Gianni disse che molto gli piacea; e levatisi, se ne
vennero amenduni pianamente all'uscio, al quale ancor di fuori Federigo, già sospettando,
aspettava. E giunti quivi, disse la donna a Gianni:
- Ora sputerai, quando io il ti dirò -.
Disse Gianni: - Bene -.
E la donna cominciò l'orazione, e disse: - Fantasima,
fantasima che di notte vai, a coda ritta ci venisti, a coda ritta te n'andrai; va
nell'orto a piè del pesco grosso, troverai unto bisunto e cento cacherelli della gallina
mia; pon bocca al fiasco e vatti via, e non far male né a me né a Gianni mio -; e così
detto, disse al marito: - Sputa, Gianni -; e Gianni sputò.
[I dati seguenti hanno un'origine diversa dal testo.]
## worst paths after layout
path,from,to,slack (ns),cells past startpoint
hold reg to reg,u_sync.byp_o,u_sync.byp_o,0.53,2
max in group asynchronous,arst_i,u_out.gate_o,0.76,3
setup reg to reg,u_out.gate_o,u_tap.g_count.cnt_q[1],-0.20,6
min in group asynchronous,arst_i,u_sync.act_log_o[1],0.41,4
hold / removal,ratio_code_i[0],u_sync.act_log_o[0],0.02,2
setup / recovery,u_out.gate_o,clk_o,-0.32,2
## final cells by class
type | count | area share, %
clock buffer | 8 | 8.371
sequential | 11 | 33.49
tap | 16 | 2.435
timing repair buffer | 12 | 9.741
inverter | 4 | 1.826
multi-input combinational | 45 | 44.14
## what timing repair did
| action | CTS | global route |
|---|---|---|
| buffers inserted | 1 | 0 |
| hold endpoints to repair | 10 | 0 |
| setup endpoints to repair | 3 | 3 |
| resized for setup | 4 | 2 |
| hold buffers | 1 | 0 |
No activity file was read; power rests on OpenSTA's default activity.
<file path="src/rtl/clk_switch_seq.sv">
module clk_switch_seq #(
  parameter int SRC_W     = 3,
  parameter int DIV_W     = 3,
  parameter int MAX_DIV   = 1,
  parameter logic [2:0] RESET_SRC = 3'd0
) (
  input  logic             clk,
  input  logic             rst_n,
  input  logic [SRC_W-1:0] new_src,
  input  logic             sw_req,
  input  logic [DIV_W-1:0] div_sel,
  input  logic             pri_rdy,
  input  logic             sec_rdy,
  input  logic             frc_rdy,
  input  logic             lprc_rdy,
  input  logic             pll_lock,
  output logic [SRC_W-1:0] cur_src,
  output logic             sw_en,
  output logic             lock_flag
);
  localparam logic [SRC_W-1:0] FRC     = SRC_W'(0);
  localparam logic [SRC_W-1:0] FRC_PLL = SRC_W'(1);
  localparam logic [SRC_W-1:0] PRI     = SRC_W'(2);
  localparam logic [SRC_W-1:0] PRI_PLL = SRC_W'(3);
  localparam logic [SRC_W-1:0] SEC     = SRC_W'(4);
  localparam logic [SRC_W-1:0] LPRC    = SRC_W'(5);
  localparam logic [SRC_W-1:0] RSVD    = SRC_W'(6);
  localparam logic [SRC_W-1:0] FRC_DIV = SRC_W'(7);

  logic [SRC_W-1:0] tgt, pend_src;
  logic pend, req_ok, tgt_rdy, done;

  function automatic logic is_pll(input logic [SRC_W-1:0] c);
    return (c == FRC_PLL) || (c == PRI_PLL);
  endfunction

  assign req_ok = sw_req && (new_src != RSVD) &&
                  !((new_src == FRC_PLL) && (div_sel > DIV_W'(MAX_DIV)));

  always_comb begin
    case (tgt)
      FRC, FRC_DIV: tgt_rdy = frc_rdy;
      FRC_PLL:      tgt_rdy = frc_rdy && pll_lock;
      PRI:          tgt_rdy = pri_rdy;
      PRI_PLL:      tgt_rdy = pri_rdy && pll_lock;
      SEC:          tgt_rdy = sec_rdy;
      LPRC:         tgt_rdy = lprc_rdy;
      default:      tgt_rdy = 1'b0;
    endcase
  end

  assign done      = sw_en && tgt_rdy;
  assign lock_flag = pll_lock && (is_pll(cur_src) || (sw_en && is_pll(tgt)));

  always_ff @(posedge clk or negedge rst_n) begin
    if (!rst_n) begin
      cur_src  <= RESET_SRC;
      tgt      <= RESET_SRC;
      pend_src <= RESET_SRC;
      sw_en    <= 1'b0;
      pend     <= 1'b0;
    end else begin
      if (done) cur_src <= tgt;
      if (!sw_en) begin
        if (req_ok) begin
          sw_en <= 1'b1;
          tgt   <= new_src;
        end
      end else if (done) begin
        if (pend)        tgt <= pend_src;
        else if (req_ok) tgt <= new_src;
        else             sw_en <= 1'b0;
      end
      if (sw_en && req_ok && !(done && !pend)) begin
        pend     <= 1'b1;
        pend_src <= new_src;
      end else if (done) begin
        pend <= 1'b0;
      end
    end
  end

  a_r3_done_takes_target: assert property (@(posedge clk) disable iff (!rst_n)
    $fell(sw_en) |-> cur_src == $past(tgt));
  a_r4_pll_waits_lock: assert property (@(posedge clk) disable iff (!rst_n)
    (sw_en && is_pll(tgt) && !pll_lock) |=> $stable(cur_src));
  a_r9_hold_until_ready: assert property (@(posedge clk) disable iff (!rst_n)
    (sw_en && !tgt_rdy) |=> $stable(cur_src));
  a_r5_no_reserved: assert property (@(posedge clk) disable iff (!rst_n)
    (sw_en |-> tgt != RSVD));
  a_r7_pend_needs_en: assert property (@(posedge clk) disable iff (!rst_n)
    pend |-> sw_en);
  a_r2_change_only_when_enabled: assert property (@(posedge clk) disable iff (!rst_n)
    !$stable(cur_src) |-> $past(sw_en));
endmodule

</file>
`config.mk`:
```
export PLATFORM = sky130hd
export DESIGN_NAME = flash_cmd_fsm
export DESIGN_NICKNAME = d
export VERILOG_FILES = /design/src/rtl/flash_pkg.sv /design/src/rtl/flash_status.sv /design/src/rtl/flash_engine.sv /design/src/rtl/flash_store.sv /design/src/rtl/flash_cmd_fsm.sv
export SDC_FILE = /design/constraint.sdc
export NUM_CORES = 1
export LEC_CHECK = 0
export ABC_AREA = 1
export BUFFER_PORTS_ARGS = -buffer_cell sky130_fd_sc_hd__clkbuf_2
export CAP_MARGIN = 20
export CORE_ASPECT_RATIO = 0.5
export CORE_MARGIN = 2
export CORE_UTILIZATION = 45
export DETAILED_ROUTE_END_ITERATION = 12
export GPL_TIMING_DRIVEN = 0
export SLEW_MARGIN = 5
export SYNTH_ARGS = -nofsm -noshare
export SYNTH_HDL_FRONTEND = slang
export SYNTH_SLANG_ARGS = --single-unit
```
`constraint.sdc`:
```
create_clock -name clk -period 7.31 [get_ports clk]
set_clock_uncertainty 0.15 [all_clocks]
set_input_delay 1.0965 -clock clk [delete_from_list [all_inputs] [get_ports clk]]
set_output_delay 1.0965 -clock clk [all_outputs]
set_load 0.02 [all_outputs]
```
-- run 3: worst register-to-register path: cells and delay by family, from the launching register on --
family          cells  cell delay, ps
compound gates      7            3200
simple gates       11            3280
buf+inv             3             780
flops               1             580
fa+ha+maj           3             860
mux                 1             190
--- config.mk ---
export PLATFORM = sky130hd
export DESIGN_NAME = agw_window_closer
export DESIGN_NICKNAME = d
export VERILOG_FILES = /design/src/rtl/agw_pkg.sv /design/src/rtl/agw_cfg_reg.sv /design/src/rtl/agw_tick_sel.sv /design/src/rtl/agw_window_cnt.sv /design/src/rtl/agw_close_arb.sv /design/src/rtl/agw_window_closer.sv
export SDC_FILE = /design/constraint.sdc
export NUM_CORES = 1
export LEC_CHECK = 0
export BUFFER_PORTS_ARGS = -buffer_cell sky130_fd_sc_hd__buf_2
export CORE_MARGIN = 1.5
export CORE_UTILIZATION = 50
export DETAILED_ROUTE_END_ITERATION = 7
export PLACE_DENSITY = 0.72
export SLEW_MARGIN = 10
export SYNTH_ARGS = -nofsm -noshare
export SYNTH_HDL_FRONTEND = slang
export SYNTH_HIERARCHICAL = 1
export SYNTH_SLANG_ARGS = --single-unit
--- constraint.sdc ---
create_clock -name clk -period 6.3 [get_ports clk]
set_input_delay 1.26 -clock clk [delete_from_list [all_inputs] [get_ports clk]]
set_output_delay 1.26 -clock clk [all_outputs]
set_load 0.02 [all_outputs]
--- src/rtl/agw_pkg.sv ---
package agw_pkg;
  localparam int CFG_W     = 32;
  localparam int MODE_W    = 2;
  localparam int BLIM_W    = 6;
  localparam int TLIM_W    = 5;
  localparam int PLIM_W    = 6;
  localparam int KB_SHIFT  = 10;

  localparam int MODE_LSB  = 0;
  localparam int BLIM_LSB  = 5;
  localparam int TLIM_LSB  = 11;
  localparam int PLIM_LSB  = 16;
  localparam int EOFEN_BIT = 22;
  localparam int FORCE_BIT = 23;
  localparam int HARD_BIT  = 24;
  localparam int TSEL_BIT  = 25;

  localparam logic [MODE_W-1:0] MODE_AGG = 2'b01;

  typedef enum logic [2:0] {
    RSN_NONE  = 3'd0,
    RSN_BYTE  = 3'd1,
    RSN_TIME  = 3'd2,
    RSN_PKT   = 3'd3,
    RSN_EOF   = 3'd4,
    RSN_FORCE = 3'd5,
    RSN_PASS  = 3'd6
  } reason_e;

  typedef struct packed {
    logic [MODE_W-1:0] mode;
    logic [BLIM_W-1:0] byte_kb;
    logic [TLIM_W-1:0] tick_lim;
    logic [PLIM_W-1:0] pkt_lim;
    logic              eof_en;
    logic              hard;
    logic              coarse;
  } cfg_t;
endpackage

--- src/rtl/agw_cfg_reg.sv ---
module agw_cfg_reg
  import agw_pkg::*;
(
  input  logic             clk,
  input  logic             rst_n,
  input  logic             we,
  input  logic [CFG_W-1:0] wdata,
  output cfg_t             cfg_q,
  output logic             force_req
);
  always_ff @(posedge clk) begin
    if (!rst_n) begin
      cfg_q <= '0;
    end else if (we) begin
      cfg_q.mode     <= wdata[MODE_LSB +: MODE_W];
      cfg_q.byte_kb  <= wdata[BLIM_LSB +: BLIM_W];
      cfg_q.tick_lim <= wdata[TLIM_LSB +: TLIM_W];
      cfg_q.pkt_lim  <= wdata[PLIM_LSB +: PLIM_W];
      cfg_q.eof_en   <= wdata[EOFEN_BIT];
      cfg_q.hard     <= wdata[HARD_BIT];
      cfg_q.coarse   <= wdata[TSEL_BIT];
    end
  end

  // force is a request carried by the write itself, never held
  assign force_req = we & wdata[FORCE_BIT];
endmodule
E Federigo, che di fuori era e questo udiva, già di
gelosia uscito, con tutta la malinconia, aveva si gran voglia di ridere che scoppiava; e
pianamente, quando Gianni sputava, diceva: - I denti -.
La donna, poi che in questa guisa ebbe tre volte la
fantasima incantata, al letto se ne tornò col marito. Federigo, che con lei di cenar
s'aspettava, non avendo cenato e avendo bene le parole della orazione intese, se n'andò
nell'orto e a piè del pesco grosso trovati i due capponi e '1 vino e l'uova, a casa se ne
gli portò e cenò a grande agio. E poi dell'altre volte, ritrovandosi con la donna, molto
di questa incantazione rise con essolei.
Vera cosa è che alcuni dicono che la donna aveva ben volto
il teschio dello asino verso Fiesole, ma un lavoratore, per la vigna passando, v'aveva
entro dato d'un bastone e fattol girare intorno intorno, ed era rimaso volto verso
Firenze, e per ciò Federigo, credendo esser chiamato, v'era venuto; e che la donna aveva
fatta l'orazione in questa guisa: - Fantasima, fantasima, vatti con Dio, che la testa
dell'asino non vols'io, ma altri fu, che tristo il faccia Iddio, e io son qui con Gianni
mio -; per che, andatosene, senza albergo e senza cena era la notte rimaso.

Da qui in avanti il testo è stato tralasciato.